3 March 2014. Genocea Biosciences, a biotechnology company in Cambridge, Massachusetts, with Harvard Medical School and Dana-Farber Cancer Research Institute, are testing the company’s vaccine discovery platform to help target therapies for melanoma, an aggressive form of skin cancer. The collaboration is funded by Ludwig Institute for Cancer Research, but financial aspects of the partnership were not disclosed.
Melanoma is a form of skin cancer that occurs less often than the more common types, but is more dangerous and causes more deaths. National Cancer Institute says in 2013, the U.S. reported nearly 77,000 new melanoma cases and nearly 9,500 deaths from the disease.
Genocea develops vaccines and immunotherapies harnessing properties of immune-system T cells, lymphocytes (white blood cells) with receptors that target antigen fragments on infected or cancerous cells, and trigger a toxic response to the invaders. The company’s vaccine-discovery platform, called AnTigen Lead Acquisition System or Atlas, uses a high-throughput screening mechanism simulating the body’s natural immune system’s response to antigen proteins.
Atlas screens proteins from target antigens against T cells from human donors who generate either a successful immune response protecting against the invaders, or an ineffective immune response. This screening process makes it possible to quickly isolate a small number of proteins correlating with natural immunity, from which vaccines can be developed.
Genocea so far applied Atlas to several pathogens, including herpes simplex virus-2, pneumococcus bacteria, chlamydia, and malaria. In the new partnership, the company plans to apply the technology to melanoma, where a biologic drug ipilimumab, a monoclonal antibody already approved to treat metastatic melanoma, has mixed results in generating an immune response: some test subjects in an early stage clinical trial responded favorably, while other subjects did not. Ipilimumab is marketed by Bristol-Myers Squibb as Yervoy.
The collaboration includes Darren Higgins, an immunologist at Harvard Medical School on whose research Atlas is based, and Stephen Hodi and Glenn Dranoff at the Dana-Farber Cancer Institute, who studied the biologic and anti-tumor activities of ipilimumab. Higgins plans to create a cancer antigen protein library for screening in Atlas, while Hodi and Dranoff will isolate blood samples from test subjects who responded positively to ipilimumab.

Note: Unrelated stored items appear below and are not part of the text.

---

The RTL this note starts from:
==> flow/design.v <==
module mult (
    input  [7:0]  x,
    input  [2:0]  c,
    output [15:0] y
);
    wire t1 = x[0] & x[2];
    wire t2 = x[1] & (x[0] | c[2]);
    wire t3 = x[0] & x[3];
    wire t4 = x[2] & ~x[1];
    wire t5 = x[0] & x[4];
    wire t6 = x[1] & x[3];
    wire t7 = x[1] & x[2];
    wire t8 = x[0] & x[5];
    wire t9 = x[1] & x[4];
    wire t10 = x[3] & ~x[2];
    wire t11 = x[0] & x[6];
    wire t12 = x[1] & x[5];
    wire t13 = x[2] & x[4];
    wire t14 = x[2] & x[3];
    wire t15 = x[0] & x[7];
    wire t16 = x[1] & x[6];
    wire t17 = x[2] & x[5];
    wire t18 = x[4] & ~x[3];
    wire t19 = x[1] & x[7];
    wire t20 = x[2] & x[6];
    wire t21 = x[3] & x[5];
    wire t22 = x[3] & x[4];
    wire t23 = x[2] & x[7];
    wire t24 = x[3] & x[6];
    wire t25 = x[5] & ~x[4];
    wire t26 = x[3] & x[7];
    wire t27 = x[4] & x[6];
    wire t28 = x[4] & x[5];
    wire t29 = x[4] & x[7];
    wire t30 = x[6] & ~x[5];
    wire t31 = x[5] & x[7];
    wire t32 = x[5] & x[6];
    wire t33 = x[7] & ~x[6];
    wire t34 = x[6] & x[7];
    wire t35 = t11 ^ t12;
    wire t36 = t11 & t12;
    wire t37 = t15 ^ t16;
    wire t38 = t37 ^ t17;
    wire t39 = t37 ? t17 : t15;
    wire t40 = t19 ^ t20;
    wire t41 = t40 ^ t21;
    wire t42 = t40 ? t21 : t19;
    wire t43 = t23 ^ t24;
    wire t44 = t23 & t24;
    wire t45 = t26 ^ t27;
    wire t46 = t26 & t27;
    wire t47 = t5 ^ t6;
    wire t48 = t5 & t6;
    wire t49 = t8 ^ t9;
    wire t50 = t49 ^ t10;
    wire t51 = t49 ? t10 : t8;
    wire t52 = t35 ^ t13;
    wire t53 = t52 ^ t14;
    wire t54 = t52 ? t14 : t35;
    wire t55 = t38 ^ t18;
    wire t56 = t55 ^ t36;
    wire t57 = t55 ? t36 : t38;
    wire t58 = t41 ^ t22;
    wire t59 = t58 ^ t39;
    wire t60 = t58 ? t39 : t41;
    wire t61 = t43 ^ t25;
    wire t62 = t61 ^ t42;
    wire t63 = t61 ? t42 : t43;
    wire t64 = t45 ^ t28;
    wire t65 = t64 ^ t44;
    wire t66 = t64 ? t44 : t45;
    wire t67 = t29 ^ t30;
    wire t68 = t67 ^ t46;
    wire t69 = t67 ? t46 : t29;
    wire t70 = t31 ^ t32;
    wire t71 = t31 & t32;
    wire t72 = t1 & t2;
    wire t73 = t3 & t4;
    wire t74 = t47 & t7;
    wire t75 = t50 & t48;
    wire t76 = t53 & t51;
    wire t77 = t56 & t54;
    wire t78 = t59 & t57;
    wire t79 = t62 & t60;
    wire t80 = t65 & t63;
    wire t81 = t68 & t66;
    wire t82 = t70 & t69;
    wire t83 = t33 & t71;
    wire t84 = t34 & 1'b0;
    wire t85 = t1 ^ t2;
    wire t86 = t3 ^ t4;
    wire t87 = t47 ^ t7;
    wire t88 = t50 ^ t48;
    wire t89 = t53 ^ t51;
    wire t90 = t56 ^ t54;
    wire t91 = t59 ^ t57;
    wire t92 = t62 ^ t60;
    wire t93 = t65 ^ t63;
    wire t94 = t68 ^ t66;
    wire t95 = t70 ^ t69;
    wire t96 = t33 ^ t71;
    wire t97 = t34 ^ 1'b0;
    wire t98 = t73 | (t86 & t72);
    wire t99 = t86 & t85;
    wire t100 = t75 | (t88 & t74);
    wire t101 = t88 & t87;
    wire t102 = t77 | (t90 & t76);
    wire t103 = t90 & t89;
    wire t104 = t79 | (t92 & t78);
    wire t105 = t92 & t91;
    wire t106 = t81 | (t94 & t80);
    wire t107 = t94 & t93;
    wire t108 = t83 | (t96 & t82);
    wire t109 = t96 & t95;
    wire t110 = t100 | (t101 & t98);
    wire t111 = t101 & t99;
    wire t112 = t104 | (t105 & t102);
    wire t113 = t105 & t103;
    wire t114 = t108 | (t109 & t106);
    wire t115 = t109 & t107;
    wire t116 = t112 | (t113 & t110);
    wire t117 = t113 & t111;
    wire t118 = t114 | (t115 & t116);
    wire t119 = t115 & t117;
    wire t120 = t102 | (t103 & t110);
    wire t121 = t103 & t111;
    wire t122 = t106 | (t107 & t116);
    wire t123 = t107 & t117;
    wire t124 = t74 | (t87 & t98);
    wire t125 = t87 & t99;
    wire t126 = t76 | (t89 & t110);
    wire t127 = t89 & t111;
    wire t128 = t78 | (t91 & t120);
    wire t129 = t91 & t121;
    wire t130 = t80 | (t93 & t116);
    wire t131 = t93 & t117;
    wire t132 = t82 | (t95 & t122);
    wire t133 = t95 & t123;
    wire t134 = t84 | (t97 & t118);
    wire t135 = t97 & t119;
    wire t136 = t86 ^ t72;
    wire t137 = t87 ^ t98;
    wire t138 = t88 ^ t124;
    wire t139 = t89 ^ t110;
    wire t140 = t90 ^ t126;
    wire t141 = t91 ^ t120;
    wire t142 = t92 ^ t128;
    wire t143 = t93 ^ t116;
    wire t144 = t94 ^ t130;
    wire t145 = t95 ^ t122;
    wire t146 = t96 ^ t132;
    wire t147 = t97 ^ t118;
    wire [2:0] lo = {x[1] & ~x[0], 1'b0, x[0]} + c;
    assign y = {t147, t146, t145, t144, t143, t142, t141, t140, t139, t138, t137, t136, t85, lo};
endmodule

Genocea will then screen with Atlas the protein library from Higgins’s lab against the cells derived from the test subjects. The aim is to generate a small number of relevant T-cell antigens for further testing and development. The company says the results of the partnership should help identify patients for clinical trials more likely to respond to immunotherapies, as well as better monitor the progress of melanoma patients after treatment.